Friday, February 26, 2010

The US and China: Trade and Currency in the Balance

(ICTSD)

Cavernous trade deficits and high unemployment are an unhappy combination, for governments and for open trade. When unemployment rates are high, as they are now - around 10 percent in the United States, and higher in some parts of Europe - politicians wishing not to join the ranks of the jobless find it harder to argue that what domestic demand there is should support jobs elsewhere. Thus, when times are good, deep trade deficits - and their inevitable counterpart, large surpluses in other countries - tend to be the subject of largely ignored warnings about global imbalances. But during recessions, they become politically explosive.

During the early 1980s, trade tensions pitted the United States against Japan and Germany, both of which were running substantial trade surpluses with the US. Today, it is the US and China, a relatively new export powerhouse, that have come to epitomise global financial imbalances (though they are hardly the only countries with significant surpluses or deficits).

A country’s balance of trade depends on a wide range of factors, such as domestic savings and investment. But in times of crisis, countries with deficits seeking a quick fix for imbalances often single out exchange rates as the main culprit. Key surplus countries’ currencies are too weak, they argue, making their exports unfairly cheap and imports unduly expensive.

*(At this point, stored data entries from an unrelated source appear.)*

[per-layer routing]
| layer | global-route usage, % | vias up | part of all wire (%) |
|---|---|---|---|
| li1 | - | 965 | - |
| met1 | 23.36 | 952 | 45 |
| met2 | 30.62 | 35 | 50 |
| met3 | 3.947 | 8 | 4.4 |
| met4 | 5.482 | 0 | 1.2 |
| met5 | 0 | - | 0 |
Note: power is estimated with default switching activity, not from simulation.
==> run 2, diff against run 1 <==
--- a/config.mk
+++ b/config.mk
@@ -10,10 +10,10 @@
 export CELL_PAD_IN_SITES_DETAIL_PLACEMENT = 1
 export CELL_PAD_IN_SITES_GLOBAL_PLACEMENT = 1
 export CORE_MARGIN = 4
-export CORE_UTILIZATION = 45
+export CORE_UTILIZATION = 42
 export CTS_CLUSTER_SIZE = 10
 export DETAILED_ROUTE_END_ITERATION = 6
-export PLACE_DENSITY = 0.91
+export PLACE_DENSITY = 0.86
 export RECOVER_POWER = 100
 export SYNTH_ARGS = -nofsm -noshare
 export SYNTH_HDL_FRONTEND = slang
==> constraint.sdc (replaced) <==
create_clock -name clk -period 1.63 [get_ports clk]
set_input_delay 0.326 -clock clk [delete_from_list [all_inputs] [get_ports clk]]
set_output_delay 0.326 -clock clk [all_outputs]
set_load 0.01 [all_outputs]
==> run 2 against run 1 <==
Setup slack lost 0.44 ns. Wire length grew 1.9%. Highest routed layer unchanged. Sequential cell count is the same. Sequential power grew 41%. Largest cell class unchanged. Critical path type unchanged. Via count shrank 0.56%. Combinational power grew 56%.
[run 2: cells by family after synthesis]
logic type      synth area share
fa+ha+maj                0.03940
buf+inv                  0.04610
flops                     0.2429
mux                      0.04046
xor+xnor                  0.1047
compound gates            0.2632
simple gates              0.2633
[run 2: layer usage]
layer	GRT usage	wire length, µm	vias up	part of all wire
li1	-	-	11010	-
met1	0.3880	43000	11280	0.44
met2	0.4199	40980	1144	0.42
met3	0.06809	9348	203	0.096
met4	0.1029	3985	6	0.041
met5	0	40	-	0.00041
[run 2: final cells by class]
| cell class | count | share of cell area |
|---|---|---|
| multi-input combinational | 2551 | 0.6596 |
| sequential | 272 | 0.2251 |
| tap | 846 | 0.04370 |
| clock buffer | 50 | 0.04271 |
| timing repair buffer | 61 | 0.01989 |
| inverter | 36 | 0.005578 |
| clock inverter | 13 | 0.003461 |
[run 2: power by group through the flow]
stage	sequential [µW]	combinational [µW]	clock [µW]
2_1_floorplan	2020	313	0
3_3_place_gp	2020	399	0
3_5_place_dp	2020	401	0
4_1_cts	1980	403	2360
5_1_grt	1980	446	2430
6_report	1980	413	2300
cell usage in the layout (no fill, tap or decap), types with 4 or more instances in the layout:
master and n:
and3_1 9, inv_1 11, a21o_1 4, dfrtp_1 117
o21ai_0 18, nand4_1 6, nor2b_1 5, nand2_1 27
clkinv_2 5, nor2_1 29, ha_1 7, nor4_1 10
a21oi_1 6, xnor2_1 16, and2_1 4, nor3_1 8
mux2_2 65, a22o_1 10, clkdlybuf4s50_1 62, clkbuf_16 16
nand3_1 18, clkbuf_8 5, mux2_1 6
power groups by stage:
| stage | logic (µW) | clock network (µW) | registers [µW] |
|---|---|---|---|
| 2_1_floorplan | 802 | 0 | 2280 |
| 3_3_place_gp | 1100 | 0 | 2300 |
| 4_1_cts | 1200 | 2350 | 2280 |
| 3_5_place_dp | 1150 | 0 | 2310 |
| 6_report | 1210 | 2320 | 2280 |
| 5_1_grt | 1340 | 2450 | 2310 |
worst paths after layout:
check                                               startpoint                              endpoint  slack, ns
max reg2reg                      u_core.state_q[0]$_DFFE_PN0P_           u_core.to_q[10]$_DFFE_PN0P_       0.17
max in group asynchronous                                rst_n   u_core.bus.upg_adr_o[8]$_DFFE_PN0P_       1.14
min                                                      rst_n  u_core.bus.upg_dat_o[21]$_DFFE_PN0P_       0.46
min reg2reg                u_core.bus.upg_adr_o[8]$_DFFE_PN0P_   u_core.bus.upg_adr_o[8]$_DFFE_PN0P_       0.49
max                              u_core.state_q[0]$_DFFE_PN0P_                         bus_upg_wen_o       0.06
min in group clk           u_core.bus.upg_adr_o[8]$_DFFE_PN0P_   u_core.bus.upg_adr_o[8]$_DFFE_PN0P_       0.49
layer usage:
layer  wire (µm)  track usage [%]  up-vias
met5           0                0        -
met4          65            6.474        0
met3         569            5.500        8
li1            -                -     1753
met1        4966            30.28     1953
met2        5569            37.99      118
### src/rtl/pixel_unpack.sv
// -----------------------------------------------------------------------------
// pixel_unpack
//   Splits wide words from a first-word-fall-through FIFO into a stream of
//   pixels, lane 0 (LSB slice) first, with valid/ready handshaking and
//   start/end of line/frame flags. Lines are not word aligned, so one word
//   may straddle an end-of-line or end-of-frame boundary.
//
//   The next word is popped in the same cycle the last lane is accepted, so
//   consecutive words stream with no bubble while pix_ready stays high.
//
// Ports
//   CLK          in   sole clock
//   RESET        in   synchronous active-high reset
//   fifo_empty   in   upstream FIFO empty (fifo_dout valid when low)
//   fifo_dout    in   upstream head word, WORD_WIDTH bits
//   fifo_rden    out  pop head word (combinational)
//   frame_start  in   one-cycle pulse: restart frame, drop the held word
//   pix_ready    in   downstream accepts the current pixel
//   pix_valid    out  pixel valid
//   pix_data     out  pixel value, PIXEL_WIDTH bits
//   pix_sof/eof/sol/eol out  position flags, forced low when pix_valid is low
//   starve_cnt   out  16-bit starvation counter
//
// Build option
//   PIXEL_UNPACK_STARVE_CNT_EN: when defined, starve_cnt counts (saturating)
//   cycles with no pixel held, an empty FIFO and a frame in progress; when
//   undefined starve_cnt is constant zero and no counter exists.
//
//   DELAY is kept on the parameter list for drop-in compatibility with
//   behavioural models; this implementation models no intra-cycle delay.
// -----------------------------------------------------------------------------
module pixel_unpack
    import pixel_unpack_pkg::*;
#(
    parameter int unsigned DELAY       = 1,
    parameter int unsigned WORD_WIDTH  = DEF_WORD_WIDTH,
    parameter int unsigned PIXEL_WIDTH = DEF_PIXEL_WIDTH,
    parameter int unsigned N_COL       = DEF_N_COL,
    parameter int unsigned N_ROW       = DEF_N_ROW
) (
    input  logic                   CLK,
    input  logic                   RESET,
    input  logic                   fifo_empty,
    input  logic [WORD_WIDTH-1:0]  fifo_dout,
    output logic                   fifo_rden,
    input  logic                   frame_start,
    input  logic                   pix_ready,
    output logic                   pix_valid,
    output logic [PIXEL_WIDTH-1:0] pix_data,
    output logic                   pix_sof,
    output logic                   pix_eof,
    output logic                   pix_sol,
    output logic                   pix_eol,
    output logic [STARVE_W-1:0]    starve_cnt
);

    localparam int unsigned LANES  = lanes_of(WORD_WIDTH, PIXEL_WIDTH);
    localparam int unsigned LANE_W = cnt_width(LANES);
    localparam logic [LANE_W-1:0] LANE_LAST = LANE_W'(LANES - 1);

    // Reject geometries the datapath cannot represent.
    if (LANES < 2 || (WORD_WIDTH % PIXEL_WIDTH) != 0 || N_COL < 1 || N_ROW < 1
        || DELAY > 1000) begin : g_bad_params
        $error("pixel_unpack: invalid parameter combination");
    end

    logic [WORD_WIDTH-1:0]             word_q;
    logic [LANES-1:0][PIXEL_WIDTH-1:0] word_lanes;
    logic                              have_word;
    logic [LANE_W-1:0]                 lane;
    logic                              last_lane;
    logic                              xfer;
    pix_flags_t                        pos_flags;

    assign last_lane = (lane == LANE_LAST);
    assign xfer      = have_word && pix_ready;

    // Pop when idle, or when the last lane leaves this cycle so the next word
    // is in place for the following cycle.
    assign fifo_rden = !RESET && !fifo_empty && !frame_start &&
                       (!have_word || (last_lane && pix_ready));

    always_ff @(posedge CLK) begin
        if (RESET) begin
            word_q    <= '0;
            have_word <= 1'b0;
            lane      <= '0;
        end else if (frame_start) begin
            have_word <= 1'b0;
            lane      <= '0;
        end else if (fifo_rden) begin
            word_q    <= fifo_dout;
            have_word <= 1'b1;
            lane      <= '0;
        end else if (xfer) begin
            if (last_lane) begin
                have_word <= 1'b0;
            end else begin
                lane <= lane + 1'b1;
            end
        end
    end

    assign word_lanes = word_q;
    assign pix_data   = word_lanes[lane];
    assign pix_valid  = have_word;

    pixel_pos_counter #(
        .N_COL (N_COL),
        .N_ROW (N_ROW)
    ) u_pos (
        .CLK    (CLK),
        .RESET  (RESET),
        .clear  (frame_start),
        .enable (xfer),
        .flags  (pos_flags)
    );

    // Flags only mean something alongside a valid pixel; hold them low
    // otherwise so an idle or freshly reset block drives all zeros.
    assign pix_sof = have_word && pos_flags.sof;
    assign pix_eof = have_word && pos_flags.eof;
    assign pix_sol = have_word && pos_flags.sol;
    assign pix_eol = have_word && pos_flags.eol;

`ifdef PIXEL_UNPACK_STARVE_CNT_EN
    logic [STARVE_W-1:0] starve_q;
    logic                starving;

    // Position 0,0 (sof) means no frame is in progress yet, so waiting there
    // is not starvation.
    assign starving = !have_word && fifo_empty && !pos_flags.sof;

    always_ff @(posedge CLK) begin
        if (RESET || frame_start) begin
            starve_q <= '0;
        end else if (starving && (starve_q != '1)) begin
            starve_q <= starve_q + 1'b1;
        end
    end

    assign starve_cnt = starve_q;
`else
    assign starve_cnt = '0;
`endif

endmodule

In the first half of the 1980s, Washington pushed for the revaluation of the yen and the deutsche mark. Today, it is the Chinese renminbi that stands accused of being artificially weak.

Part of the contention over China’s exchange rate arises from the fact that its currency has been effectively re-pegged to the dollar since July 2008, making it the only major economy without a floating exchange rate. Read more here.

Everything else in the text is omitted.